Exercise aim: From the entries, filter out every line that lacks "dout" and copy the rest.

Record extracts Start Marker

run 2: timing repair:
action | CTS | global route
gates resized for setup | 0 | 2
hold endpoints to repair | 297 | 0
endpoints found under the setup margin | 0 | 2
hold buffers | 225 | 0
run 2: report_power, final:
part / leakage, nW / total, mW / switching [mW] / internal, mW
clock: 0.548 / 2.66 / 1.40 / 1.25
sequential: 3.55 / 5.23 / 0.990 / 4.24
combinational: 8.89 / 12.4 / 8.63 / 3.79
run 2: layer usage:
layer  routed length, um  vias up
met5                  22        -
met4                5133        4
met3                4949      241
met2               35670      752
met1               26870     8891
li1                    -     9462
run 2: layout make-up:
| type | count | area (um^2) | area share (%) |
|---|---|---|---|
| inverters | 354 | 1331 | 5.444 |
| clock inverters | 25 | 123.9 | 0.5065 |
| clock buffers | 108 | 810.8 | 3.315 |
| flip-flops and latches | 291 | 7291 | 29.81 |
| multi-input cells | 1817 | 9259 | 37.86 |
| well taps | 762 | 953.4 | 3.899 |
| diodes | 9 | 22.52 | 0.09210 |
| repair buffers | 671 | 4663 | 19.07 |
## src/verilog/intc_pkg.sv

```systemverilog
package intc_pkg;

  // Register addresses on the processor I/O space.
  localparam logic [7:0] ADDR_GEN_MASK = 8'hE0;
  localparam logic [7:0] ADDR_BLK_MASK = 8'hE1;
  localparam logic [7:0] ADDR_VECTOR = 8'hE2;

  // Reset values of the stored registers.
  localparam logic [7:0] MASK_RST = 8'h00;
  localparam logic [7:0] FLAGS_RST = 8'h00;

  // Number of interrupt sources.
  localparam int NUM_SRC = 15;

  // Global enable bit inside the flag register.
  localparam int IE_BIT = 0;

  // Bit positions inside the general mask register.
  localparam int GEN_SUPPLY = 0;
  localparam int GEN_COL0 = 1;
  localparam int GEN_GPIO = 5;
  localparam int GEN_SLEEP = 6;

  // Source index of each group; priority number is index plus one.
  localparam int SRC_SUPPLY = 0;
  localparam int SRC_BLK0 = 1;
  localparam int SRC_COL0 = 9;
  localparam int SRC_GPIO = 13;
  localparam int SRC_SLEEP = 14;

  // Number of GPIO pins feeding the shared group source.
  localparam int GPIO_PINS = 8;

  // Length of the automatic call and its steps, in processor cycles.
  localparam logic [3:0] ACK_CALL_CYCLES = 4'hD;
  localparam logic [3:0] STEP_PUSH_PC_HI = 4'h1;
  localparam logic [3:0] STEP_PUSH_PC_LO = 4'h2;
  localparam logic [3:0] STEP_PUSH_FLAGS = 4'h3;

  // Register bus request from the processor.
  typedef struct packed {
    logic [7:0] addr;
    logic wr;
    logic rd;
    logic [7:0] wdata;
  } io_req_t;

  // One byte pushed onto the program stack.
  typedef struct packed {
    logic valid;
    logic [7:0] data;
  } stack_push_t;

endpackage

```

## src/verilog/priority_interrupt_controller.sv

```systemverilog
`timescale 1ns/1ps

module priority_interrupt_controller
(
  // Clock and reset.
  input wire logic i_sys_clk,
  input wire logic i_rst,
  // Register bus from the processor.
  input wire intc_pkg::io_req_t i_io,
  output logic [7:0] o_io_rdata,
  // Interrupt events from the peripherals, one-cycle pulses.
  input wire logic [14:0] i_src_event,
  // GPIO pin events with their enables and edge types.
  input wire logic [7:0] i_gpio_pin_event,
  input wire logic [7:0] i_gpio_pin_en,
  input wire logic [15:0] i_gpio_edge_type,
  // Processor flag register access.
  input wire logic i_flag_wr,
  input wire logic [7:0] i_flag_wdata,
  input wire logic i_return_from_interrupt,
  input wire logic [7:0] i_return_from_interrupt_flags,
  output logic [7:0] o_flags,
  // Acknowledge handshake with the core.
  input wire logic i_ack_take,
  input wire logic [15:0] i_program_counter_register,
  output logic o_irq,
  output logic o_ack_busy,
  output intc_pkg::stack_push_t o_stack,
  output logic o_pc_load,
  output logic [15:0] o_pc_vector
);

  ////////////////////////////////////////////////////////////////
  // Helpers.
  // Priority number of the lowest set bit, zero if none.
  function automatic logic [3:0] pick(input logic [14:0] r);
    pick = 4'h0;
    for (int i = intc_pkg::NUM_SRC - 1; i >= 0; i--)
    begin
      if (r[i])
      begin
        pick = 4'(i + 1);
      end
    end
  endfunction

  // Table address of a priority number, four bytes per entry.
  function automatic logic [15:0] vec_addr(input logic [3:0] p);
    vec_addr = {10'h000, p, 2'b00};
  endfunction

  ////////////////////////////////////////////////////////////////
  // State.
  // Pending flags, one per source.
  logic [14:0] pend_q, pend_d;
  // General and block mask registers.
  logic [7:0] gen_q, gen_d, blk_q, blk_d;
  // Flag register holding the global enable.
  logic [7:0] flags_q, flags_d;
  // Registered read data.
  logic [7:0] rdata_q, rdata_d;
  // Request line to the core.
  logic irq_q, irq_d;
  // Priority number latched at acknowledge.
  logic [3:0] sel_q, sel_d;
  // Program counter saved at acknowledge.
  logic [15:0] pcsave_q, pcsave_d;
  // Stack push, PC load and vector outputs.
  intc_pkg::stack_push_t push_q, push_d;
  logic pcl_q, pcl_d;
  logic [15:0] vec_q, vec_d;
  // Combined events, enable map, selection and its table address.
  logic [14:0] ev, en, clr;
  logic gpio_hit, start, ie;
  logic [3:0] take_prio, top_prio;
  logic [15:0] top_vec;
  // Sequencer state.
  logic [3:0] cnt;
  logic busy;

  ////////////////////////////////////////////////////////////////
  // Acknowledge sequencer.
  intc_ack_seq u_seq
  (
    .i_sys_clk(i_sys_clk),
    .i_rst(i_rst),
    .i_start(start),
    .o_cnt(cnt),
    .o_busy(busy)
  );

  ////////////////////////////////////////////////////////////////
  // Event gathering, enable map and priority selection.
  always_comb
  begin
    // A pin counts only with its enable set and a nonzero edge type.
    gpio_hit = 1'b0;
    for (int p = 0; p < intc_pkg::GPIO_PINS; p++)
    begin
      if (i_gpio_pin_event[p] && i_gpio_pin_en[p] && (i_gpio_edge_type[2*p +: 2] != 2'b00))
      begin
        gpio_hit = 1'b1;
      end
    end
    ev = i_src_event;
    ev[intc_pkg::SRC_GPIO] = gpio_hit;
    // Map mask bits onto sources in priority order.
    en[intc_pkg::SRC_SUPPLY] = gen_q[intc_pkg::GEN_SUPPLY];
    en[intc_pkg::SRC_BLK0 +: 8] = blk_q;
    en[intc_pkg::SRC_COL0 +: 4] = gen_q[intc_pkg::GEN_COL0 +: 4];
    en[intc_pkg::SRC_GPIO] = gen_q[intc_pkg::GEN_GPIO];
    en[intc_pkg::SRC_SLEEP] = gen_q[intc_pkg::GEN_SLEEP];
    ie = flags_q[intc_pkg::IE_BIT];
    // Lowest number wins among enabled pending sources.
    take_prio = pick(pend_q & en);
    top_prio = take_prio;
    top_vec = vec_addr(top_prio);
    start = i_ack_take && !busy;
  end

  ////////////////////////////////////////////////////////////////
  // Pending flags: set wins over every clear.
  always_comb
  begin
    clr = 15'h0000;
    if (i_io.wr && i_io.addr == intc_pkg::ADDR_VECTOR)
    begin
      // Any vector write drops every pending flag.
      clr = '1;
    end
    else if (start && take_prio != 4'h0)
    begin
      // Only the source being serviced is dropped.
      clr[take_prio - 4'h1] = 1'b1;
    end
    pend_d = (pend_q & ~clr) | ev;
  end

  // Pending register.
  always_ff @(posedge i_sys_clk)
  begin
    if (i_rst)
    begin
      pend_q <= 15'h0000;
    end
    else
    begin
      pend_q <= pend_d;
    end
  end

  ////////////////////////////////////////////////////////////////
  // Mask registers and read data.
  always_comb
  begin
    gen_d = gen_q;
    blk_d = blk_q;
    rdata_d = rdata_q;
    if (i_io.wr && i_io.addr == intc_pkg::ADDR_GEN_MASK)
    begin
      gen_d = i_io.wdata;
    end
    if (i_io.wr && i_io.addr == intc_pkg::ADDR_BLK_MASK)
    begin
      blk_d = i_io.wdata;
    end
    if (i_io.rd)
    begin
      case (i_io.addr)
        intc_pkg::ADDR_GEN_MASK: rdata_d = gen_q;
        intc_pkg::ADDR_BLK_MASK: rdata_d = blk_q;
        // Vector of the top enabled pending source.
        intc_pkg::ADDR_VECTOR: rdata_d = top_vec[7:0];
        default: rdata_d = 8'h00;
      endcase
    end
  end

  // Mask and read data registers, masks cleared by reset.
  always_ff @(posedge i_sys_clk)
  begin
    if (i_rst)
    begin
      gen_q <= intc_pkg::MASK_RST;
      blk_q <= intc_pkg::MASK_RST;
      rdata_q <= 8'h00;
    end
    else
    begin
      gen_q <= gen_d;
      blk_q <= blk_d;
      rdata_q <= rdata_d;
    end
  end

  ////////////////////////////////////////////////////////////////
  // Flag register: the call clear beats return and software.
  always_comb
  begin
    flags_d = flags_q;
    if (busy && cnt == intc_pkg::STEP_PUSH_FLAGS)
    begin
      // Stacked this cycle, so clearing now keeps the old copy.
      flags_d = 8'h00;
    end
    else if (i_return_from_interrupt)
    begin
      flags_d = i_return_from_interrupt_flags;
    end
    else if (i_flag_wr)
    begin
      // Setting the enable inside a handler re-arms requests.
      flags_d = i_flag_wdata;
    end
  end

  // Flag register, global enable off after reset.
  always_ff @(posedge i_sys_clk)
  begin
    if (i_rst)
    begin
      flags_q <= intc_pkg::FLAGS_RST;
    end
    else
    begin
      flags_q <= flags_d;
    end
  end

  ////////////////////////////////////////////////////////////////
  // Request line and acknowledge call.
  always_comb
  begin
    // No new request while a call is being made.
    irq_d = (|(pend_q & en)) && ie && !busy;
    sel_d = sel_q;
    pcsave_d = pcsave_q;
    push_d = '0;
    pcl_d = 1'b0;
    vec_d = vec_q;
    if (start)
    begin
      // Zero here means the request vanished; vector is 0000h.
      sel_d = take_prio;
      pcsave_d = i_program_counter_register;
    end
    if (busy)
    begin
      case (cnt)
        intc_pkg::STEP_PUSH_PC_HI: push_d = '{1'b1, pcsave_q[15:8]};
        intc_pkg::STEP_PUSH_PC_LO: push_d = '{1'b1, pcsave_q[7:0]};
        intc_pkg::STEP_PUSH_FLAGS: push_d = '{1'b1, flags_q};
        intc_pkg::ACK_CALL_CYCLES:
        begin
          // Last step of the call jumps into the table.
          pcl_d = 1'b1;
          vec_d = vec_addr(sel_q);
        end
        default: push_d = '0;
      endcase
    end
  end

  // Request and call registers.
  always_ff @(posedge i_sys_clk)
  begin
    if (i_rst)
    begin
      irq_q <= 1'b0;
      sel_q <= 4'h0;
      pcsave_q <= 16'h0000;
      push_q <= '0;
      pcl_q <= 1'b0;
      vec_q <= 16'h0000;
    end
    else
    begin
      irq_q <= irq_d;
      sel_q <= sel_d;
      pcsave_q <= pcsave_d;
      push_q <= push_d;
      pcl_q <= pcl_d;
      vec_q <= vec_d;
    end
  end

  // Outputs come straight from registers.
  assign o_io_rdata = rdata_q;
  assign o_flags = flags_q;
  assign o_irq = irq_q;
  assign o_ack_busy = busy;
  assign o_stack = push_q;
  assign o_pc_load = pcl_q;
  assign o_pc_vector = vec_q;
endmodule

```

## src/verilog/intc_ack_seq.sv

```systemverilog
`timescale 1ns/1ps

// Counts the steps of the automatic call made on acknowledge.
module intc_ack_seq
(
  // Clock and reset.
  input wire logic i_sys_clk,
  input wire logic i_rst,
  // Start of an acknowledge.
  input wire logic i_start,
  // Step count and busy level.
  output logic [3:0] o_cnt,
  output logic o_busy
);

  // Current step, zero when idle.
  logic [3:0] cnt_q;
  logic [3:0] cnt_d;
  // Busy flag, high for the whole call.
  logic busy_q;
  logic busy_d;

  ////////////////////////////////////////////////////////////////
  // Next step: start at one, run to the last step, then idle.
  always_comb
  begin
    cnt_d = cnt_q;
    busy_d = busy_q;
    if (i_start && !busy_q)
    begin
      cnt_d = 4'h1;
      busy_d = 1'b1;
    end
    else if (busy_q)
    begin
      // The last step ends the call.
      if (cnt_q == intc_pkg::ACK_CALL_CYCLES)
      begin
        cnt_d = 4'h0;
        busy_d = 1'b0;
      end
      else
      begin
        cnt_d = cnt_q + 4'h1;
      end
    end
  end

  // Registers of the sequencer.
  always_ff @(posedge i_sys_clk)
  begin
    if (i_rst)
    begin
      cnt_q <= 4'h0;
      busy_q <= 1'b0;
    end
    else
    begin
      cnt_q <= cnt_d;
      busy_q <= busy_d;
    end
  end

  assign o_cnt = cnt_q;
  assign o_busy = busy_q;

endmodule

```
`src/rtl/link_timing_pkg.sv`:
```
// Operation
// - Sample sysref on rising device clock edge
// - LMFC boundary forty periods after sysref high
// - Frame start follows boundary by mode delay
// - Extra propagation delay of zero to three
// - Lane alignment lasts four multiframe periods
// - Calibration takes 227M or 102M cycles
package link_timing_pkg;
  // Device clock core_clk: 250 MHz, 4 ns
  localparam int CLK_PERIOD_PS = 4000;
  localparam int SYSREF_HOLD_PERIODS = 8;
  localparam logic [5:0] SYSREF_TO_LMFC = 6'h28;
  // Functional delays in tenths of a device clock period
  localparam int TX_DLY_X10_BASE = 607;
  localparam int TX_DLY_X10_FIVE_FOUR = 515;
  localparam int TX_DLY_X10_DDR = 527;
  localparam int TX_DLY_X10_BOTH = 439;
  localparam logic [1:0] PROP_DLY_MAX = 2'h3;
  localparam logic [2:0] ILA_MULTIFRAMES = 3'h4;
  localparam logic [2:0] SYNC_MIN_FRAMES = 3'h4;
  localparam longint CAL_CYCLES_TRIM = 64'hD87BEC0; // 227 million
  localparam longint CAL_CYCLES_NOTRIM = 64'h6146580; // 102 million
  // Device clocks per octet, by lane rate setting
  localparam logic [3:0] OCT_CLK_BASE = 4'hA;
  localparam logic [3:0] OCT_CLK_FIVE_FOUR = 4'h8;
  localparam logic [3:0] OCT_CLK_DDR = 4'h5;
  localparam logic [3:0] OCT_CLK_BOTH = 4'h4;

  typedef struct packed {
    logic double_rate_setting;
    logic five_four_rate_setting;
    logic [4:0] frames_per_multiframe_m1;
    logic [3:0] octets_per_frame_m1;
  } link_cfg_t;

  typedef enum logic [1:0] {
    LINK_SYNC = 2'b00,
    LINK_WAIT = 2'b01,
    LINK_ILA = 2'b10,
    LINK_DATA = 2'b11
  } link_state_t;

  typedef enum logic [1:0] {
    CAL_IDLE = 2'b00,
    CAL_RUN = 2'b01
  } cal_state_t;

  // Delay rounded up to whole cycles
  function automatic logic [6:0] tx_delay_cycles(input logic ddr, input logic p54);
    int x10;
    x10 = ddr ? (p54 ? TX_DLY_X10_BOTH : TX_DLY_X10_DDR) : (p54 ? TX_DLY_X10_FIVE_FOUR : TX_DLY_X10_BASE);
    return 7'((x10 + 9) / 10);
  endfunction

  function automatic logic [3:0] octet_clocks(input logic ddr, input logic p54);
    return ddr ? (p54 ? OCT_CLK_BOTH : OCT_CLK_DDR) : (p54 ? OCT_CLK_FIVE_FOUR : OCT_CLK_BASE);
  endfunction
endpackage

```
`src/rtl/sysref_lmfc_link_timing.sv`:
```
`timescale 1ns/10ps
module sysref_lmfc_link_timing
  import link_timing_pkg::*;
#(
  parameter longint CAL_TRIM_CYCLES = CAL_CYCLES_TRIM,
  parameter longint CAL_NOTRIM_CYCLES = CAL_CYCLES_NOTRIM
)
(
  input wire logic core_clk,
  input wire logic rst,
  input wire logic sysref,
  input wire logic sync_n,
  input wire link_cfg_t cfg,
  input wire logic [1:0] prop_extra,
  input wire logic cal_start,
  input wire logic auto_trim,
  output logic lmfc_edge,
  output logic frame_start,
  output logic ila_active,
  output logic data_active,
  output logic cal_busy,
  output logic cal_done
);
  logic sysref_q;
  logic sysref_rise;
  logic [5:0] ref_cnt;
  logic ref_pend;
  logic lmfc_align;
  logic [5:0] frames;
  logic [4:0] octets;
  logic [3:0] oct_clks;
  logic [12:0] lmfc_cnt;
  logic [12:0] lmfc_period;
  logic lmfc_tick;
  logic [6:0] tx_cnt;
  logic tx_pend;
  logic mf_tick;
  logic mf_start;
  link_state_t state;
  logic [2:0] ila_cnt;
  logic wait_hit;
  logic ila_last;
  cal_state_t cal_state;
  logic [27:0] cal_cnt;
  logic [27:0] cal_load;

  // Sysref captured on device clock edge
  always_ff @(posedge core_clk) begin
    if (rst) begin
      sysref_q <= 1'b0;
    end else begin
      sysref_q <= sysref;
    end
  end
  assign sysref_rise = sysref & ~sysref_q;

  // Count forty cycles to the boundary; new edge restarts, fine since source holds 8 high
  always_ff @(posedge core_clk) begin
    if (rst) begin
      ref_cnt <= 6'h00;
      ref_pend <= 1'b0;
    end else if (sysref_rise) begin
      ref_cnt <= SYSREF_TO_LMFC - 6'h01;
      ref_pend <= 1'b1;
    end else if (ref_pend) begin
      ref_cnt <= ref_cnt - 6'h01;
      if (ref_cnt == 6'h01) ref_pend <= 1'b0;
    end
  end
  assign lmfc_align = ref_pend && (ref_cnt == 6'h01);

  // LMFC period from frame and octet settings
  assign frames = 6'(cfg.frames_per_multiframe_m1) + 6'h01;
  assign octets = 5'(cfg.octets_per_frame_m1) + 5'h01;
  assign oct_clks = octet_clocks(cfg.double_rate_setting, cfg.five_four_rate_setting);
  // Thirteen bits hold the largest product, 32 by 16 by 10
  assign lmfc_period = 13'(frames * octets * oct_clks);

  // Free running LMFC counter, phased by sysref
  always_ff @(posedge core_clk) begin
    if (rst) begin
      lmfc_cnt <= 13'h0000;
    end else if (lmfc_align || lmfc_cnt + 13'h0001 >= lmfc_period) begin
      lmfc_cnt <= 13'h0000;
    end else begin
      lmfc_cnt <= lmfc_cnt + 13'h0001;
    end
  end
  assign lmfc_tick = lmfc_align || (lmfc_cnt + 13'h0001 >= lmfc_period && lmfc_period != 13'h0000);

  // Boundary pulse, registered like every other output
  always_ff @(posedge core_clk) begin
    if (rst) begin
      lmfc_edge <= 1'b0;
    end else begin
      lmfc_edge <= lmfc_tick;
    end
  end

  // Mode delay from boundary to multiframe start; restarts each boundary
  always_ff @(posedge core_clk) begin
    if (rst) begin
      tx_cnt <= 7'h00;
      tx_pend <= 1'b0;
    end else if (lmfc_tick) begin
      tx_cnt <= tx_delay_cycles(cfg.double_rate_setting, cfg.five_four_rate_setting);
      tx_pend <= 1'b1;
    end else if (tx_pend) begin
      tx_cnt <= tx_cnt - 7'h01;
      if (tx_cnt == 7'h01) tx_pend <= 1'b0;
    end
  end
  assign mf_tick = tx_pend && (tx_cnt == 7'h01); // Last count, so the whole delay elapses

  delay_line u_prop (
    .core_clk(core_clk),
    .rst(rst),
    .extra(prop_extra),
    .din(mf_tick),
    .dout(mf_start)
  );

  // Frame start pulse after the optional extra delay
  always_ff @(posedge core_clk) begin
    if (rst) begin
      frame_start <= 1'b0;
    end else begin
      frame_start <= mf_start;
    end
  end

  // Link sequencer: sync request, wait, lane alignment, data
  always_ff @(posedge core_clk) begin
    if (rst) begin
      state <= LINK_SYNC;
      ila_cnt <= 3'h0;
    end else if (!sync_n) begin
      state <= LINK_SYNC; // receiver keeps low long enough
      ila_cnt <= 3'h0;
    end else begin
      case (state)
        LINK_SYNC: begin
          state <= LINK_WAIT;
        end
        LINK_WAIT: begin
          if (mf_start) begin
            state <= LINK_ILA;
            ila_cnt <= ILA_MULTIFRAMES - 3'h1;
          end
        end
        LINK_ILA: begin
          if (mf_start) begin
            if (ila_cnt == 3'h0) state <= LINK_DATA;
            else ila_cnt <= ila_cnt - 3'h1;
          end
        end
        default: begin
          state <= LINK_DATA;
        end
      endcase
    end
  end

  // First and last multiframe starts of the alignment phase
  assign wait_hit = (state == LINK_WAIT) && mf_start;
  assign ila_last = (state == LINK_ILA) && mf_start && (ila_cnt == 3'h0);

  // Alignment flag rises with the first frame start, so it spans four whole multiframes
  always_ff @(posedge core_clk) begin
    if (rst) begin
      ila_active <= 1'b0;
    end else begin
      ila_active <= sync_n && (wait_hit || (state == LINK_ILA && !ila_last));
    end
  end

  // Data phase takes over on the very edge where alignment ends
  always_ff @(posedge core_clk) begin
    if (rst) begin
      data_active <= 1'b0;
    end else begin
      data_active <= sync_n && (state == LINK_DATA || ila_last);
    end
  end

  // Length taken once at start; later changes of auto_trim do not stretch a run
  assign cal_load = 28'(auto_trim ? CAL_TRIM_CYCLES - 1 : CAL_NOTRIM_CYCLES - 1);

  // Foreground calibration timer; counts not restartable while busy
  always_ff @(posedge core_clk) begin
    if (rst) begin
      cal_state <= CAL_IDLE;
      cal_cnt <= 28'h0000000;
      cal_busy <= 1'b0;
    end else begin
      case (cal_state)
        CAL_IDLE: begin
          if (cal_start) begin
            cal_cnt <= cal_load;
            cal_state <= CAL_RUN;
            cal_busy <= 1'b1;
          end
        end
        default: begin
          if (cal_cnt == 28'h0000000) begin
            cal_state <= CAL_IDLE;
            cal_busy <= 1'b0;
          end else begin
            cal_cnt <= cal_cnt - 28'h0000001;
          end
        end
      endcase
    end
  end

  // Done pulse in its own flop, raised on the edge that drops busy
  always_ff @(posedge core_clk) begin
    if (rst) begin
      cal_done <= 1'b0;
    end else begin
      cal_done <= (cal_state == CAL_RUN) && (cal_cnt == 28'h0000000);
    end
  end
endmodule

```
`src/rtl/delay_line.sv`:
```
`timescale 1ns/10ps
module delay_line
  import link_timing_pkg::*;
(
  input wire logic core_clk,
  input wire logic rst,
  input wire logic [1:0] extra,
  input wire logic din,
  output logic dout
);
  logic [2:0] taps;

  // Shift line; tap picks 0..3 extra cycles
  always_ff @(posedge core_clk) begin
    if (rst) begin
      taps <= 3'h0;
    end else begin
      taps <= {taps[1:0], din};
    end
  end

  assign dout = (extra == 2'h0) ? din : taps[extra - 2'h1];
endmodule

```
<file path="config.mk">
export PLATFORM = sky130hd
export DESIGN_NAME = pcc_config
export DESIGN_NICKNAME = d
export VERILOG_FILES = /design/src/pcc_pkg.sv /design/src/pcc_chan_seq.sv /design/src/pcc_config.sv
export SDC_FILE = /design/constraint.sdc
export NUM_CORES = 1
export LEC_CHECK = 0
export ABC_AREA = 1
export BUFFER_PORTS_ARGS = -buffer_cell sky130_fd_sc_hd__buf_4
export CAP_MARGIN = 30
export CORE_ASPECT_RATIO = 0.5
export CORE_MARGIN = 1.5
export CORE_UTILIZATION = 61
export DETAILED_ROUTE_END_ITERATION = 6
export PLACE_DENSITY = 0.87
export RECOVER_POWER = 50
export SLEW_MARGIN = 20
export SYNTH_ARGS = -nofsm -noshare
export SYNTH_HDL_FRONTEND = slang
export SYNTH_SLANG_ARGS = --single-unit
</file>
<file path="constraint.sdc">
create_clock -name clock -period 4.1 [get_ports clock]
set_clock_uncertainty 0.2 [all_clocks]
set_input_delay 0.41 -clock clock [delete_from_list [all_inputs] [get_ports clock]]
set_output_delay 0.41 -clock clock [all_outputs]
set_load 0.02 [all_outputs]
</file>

Record extracts End Marker

Task result:
    .dout(mf_start)
  output logic dout
  assign dout = (extra == 2'h0) ? din : taps[extra - 2'h1];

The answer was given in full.